> _Work item_
Below are lines of data; restate word for word those running from the line containing "synth_top_area_frac = 0.5578" to the line containing "fp.dieH_um = 57.13", inclusive, and no others.

*** Provided records Section Begins ***

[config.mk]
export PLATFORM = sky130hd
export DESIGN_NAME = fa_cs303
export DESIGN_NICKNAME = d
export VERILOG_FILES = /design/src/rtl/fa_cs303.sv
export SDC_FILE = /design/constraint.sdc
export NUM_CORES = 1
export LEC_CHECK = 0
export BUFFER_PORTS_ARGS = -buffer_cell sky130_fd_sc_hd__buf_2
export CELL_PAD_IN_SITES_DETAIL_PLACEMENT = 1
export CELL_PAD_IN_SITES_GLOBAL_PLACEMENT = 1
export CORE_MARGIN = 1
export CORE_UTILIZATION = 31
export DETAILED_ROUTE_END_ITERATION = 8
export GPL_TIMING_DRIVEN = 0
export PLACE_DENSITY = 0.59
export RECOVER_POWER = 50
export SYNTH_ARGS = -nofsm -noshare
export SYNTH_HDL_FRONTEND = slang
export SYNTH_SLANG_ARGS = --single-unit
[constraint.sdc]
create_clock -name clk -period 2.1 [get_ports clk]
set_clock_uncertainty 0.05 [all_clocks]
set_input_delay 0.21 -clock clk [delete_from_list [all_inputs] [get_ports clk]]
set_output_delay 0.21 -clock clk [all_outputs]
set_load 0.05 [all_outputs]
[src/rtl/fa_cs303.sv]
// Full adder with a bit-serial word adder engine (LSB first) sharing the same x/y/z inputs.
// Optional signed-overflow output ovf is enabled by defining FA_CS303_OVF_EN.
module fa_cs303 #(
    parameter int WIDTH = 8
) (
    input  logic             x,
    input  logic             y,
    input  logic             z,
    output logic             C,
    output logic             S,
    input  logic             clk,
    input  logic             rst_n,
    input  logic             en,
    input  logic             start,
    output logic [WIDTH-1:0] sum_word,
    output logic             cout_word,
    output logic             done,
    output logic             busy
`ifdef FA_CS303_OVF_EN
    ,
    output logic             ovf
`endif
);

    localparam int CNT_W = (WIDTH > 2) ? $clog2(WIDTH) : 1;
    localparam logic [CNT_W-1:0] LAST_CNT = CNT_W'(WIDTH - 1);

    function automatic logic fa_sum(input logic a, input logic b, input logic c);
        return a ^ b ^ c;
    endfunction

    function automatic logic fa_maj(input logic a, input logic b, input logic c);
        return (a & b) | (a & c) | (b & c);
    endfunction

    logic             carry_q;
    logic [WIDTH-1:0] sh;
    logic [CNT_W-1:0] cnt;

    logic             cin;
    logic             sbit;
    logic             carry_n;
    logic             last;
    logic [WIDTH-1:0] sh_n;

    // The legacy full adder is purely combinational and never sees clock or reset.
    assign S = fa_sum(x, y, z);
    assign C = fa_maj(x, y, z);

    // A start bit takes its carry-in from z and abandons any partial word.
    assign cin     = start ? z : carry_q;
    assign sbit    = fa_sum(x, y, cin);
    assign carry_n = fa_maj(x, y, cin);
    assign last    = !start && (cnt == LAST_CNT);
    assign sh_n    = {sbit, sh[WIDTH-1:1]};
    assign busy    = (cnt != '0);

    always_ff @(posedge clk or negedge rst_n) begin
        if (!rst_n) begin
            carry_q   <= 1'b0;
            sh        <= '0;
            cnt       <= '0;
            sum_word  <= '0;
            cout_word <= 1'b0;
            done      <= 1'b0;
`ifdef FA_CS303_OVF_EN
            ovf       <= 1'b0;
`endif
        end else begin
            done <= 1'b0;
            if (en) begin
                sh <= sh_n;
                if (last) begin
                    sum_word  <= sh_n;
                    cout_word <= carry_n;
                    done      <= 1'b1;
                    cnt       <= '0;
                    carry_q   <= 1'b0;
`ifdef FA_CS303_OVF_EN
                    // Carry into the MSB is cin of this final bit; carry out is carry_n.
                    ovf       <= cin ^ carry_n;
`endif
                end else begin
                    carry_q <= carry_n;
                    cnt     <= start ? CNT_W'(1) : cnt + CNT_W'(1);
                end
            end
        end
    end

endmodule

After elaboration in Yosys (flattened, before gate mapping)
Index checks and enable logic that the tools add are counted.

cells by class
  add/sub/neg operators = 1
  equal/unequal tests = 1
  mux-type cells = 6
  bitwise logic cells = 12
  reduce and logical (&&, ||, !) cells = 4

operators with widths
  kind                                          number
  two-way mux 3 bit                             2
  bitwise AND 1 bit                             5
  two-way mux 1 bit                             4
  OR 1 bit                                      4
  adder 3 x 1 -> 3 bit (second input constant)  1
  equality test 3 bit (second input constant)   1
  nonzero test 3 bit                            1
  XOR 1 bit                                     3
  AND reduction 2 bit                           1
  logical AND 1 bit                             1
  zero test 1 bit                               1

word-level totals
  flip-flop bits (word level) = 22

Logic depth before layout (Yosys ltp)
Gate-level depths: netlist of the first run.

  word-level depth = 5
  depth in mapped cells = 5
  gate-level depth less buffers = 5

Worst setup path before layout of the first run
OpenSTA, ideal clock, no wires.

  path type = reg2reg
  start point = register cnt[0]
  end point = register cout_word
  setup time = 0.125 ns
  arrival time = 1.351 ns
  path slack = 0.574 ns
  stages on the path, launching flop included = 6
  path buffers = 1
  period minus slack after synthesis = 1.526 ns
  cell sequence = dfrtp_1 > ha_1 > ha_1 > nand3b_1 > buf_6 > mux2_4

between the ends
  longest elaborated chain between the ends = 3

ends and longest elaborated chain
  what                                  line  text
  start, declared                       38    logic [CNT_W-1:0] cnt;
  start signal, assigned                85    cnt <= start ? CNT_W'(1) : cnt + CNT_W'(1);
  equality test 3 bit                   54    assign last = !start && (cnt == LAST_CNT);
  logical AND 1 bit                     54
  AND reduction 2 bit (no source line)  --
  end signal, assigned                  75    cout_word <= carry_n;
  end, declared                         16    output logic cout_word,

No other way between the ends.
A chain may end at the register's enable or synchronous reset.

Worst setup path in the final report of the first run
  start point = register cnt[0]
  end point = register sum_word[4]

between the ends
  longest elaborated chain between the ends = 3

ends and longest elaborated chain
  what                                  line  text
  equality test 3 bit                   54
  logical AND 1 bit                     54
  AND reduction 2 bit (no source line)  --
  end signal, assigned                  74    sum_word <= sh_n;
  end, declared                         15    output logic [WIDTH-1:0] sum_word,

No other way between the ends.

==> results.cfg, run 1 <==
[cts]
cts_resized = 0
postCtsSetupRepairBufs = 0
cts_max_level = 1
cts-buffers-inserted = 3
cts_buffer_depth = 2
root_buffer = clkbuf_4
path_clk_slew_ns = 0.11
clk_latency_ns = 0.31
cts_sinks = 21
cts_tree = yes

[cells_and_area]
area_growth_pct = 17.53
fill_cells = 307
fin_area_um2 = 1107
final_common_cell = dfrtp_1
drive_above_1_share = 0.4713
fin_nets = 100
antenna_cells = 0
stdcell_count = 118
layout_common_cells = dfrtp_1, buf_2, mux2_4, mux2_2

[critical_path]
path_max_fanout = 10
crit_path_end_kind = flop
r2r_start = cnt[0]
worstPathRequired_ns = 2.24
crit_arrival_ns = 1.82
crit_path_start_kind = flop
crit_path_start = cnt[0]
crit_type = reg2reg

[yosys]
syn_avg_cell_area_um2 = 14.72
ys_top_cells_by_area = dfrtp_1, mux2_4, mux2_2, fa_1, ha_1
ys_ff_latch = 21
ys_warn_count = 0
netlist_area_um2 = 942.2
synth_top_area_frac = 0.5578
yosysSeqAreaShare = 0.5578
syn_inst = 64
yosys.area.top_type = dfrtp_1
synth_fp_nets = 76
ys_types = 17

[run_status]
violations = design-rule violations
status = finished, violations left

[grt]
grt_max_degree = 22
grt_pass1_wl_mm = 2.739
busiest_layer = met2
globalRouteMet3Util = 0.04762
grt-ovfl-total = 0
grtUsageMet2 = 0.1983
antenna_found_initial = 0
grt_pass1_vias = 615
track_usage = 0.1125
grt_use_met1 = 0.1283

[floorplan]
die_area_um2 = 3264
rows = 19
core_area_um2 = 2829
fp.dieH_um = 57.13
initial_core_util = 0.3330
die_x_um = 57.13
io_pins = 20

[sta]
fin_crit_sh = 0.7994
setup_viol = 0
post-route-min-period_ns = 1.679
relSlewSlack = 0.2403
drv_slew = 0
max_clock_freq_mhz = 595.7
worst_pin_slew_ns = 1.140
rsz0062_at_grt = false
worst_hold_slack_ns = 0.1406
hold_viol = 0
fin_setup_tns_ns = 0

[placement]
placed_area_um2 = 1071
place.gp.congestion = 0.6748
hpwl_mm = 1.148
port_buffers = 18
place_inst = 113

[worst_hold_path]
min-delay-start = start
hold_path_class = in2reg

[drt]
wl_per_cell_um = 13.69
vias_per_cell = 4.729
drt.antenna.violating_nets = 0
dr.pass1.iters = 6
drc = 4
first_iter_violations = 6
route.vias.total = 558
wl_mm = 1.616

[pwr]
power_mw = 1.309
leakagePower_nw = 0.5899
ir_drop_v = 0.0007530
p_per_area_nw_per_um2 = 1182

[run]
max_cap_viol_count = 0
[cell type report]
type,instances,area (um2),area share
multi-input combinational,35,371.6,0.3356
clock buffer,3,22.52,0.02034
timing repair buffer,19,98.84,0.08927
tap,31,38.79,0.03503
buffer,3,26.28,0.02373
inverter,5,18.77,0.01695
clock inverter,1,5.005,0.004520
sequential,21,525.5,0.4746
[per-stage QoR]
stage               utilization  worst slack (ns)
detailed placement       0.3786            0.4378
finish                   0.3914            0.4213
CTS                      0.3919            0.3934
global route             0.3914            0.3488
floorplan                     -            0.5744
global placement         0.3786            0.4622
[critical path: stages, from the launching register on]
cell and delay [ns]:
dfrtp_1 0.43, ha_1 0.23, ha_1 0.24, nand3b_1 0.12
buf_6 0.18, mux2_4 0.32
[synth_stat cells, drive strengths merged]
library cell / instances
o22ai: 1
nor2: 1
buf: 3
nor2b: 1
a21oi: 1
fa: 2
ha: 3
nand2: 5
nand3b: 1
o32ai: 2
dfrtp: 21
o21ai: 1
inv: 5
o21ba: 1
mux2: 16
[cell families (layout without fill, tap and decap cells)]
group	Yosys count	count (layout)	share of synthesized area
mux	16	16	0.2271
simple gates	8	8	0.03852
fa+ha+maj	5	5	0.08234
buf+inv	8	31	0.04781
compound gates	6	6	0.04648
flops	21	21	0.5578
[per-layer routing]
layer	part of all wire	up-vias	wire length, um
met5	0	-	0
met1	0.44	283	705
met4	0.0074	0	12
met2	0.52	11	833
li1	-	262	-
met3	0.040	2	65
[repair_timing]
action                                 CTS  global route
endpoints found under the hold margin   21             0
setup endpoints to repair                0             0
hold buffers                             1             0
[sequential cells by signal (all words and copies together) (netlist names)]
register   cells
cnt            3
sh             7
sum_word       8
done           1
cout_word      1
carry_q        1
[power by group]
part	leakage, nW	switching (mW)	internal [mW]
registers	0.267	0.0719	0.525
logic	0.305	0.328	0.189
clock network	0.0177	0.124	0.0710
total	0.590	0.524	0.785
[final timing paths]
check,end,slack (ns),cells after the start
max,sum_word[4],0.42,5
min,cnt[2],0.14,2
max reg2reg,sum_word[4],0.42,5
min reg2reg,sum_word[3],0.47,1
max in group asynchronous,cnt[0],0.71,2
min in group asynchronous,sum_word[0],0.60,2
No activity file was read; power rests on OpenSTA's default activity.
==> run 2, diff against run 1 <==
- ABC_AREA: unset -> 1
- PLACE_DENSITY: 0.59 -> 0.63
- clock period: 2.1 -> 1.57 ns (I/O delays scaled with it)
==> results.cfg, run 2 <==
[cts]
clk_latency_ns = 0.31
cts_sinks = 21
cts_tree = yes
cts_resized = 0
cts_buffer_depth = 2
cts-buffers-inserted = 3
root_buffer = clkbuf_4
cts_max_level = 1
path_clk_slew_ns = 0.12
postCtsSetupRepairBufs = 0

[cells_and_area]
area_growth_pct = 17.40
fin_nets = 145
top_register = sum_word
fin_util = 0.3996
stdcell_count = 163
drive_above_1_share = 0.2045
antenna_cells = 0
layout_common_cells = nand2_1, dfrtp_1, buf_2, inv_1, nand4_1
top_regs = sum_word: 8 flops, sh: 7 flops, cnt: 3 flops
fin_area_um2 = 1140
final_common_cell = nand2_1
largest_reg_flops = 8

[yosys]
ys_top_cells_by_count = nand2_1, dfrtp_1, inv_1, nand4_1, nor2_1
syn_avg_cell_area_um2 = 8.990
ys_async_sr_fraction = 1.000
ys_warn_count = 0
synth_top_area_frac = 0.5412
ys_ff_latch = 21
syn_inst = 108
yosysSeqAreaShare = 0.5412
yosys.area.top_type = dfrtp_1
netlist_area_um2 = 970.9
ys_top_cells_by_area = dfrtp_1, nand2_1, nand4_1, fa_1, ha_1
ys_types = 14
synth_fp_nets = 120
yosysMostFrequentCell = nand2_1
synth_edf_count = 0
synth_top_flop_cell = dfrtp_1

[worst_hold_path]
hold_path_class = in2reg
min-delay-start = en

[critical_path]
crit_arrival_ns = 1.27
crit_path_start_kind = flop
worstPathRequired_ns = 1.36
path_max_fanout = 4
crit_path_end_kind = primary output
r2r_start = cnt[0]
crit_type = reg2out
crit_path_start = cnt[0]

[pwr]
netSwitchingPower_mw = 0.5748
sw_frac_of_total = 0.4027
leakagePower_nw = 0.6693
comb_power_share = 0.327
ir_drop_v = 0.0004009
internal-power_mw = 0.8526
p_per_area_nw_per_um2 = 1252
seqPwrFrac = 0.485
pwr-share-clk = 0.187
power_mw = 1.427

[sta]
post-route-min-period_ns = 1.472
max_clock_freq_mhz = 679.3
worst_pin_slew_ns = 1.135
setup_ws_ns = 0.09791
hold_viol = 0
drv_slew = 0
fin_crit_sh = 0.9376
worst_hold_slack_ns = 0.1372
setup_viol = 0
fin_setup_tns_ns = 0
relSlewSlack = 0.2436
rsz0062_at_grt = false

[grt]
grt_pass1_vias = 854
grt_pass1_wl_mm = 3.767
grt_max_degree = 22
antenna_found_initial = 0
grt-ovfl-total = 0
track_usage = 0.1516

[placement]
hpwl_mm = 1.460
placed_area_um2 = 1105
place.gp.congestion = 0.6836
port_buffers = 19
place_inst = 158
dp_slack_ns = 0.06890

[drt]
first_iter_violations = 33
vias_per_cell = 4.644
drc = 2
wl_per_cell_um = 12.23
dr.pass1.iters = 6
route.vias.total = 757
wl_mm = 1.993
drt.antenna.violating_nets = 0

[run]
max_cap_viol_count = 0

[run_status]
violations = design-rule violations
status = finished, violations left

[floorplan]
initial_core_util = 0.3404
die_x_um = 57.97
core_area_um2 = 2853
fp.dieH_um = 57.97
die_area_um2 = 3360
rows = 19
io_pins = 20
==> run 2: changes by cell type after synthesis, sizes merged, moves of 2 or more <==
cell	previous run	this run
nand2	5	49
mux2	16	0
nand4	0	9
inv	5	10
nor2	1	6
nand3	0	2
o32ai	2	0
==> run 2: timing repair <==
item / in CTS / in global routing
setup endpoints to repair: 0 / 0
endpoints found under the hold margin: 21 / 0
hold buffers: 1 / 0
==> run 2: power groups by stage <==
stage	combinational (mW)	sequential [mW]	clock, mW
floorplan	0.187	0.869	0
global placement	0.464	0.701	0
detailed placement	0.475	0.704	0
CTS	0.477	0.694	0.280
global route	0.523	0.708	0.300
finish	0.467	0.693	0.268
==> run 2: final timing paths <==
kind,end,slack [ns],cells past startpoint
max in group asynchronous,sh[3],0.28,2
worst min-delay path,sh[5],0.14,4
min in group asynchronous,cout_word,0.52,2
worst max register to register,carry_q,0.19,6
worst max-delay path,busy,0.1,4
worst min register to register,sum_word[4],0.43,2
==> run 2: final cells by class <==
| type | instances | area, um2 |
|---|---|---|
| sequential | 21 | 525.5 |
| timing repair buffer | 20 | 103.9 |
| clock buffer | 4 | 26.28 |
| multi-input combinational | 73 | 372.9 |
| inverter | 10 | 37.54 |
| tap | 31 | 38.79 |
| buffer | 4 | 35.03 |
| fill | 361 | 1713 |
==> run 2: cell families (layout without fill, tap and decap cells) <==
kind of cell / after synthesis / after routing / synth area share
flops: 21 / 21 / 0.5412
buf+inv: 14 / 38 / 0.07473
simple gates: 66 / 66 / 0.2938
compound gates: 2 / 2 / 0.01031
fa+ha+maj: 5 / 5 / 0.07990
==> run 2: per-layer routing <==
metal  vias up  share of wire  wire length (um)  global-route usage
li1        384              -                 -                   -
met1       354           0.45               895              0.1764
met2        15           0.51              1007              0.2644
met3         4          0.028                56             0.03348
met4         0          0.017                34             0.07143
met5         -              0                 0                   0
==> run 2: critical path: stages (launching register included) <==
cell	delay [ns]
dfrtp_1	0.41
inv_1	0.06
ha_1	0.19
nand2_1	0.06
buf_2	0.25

*** Provided records Section Ends ***

> _Task solution_
synth_top_area_frac = 0.5578
yosysSeqAreaShare = 0.5578
syn_inst = 64
yosys.area.top_type = dfrtp_1
synth_fp_nets = 76
ys_types = 17

[run_status]
violations = design-rule violations
status = finished, violations left

[grt]
grt_max_degree = 22
grt_pass1_wl_mm = 2.739
busiest_layer = met2
globalRouteMet3Util = 0.04762
grt-ovfl-total = 0
grtUsageMet2 = 0.1983
antenna_found_initial = 0
grt_pass1_vias = 615
track_usage = 0.1125
grt_use_met1 = 0.1283

[floorplan]
die_area_um2 = 3264
rows = 19
core_area_um2 = 2829
fp.dieH_um = 57.13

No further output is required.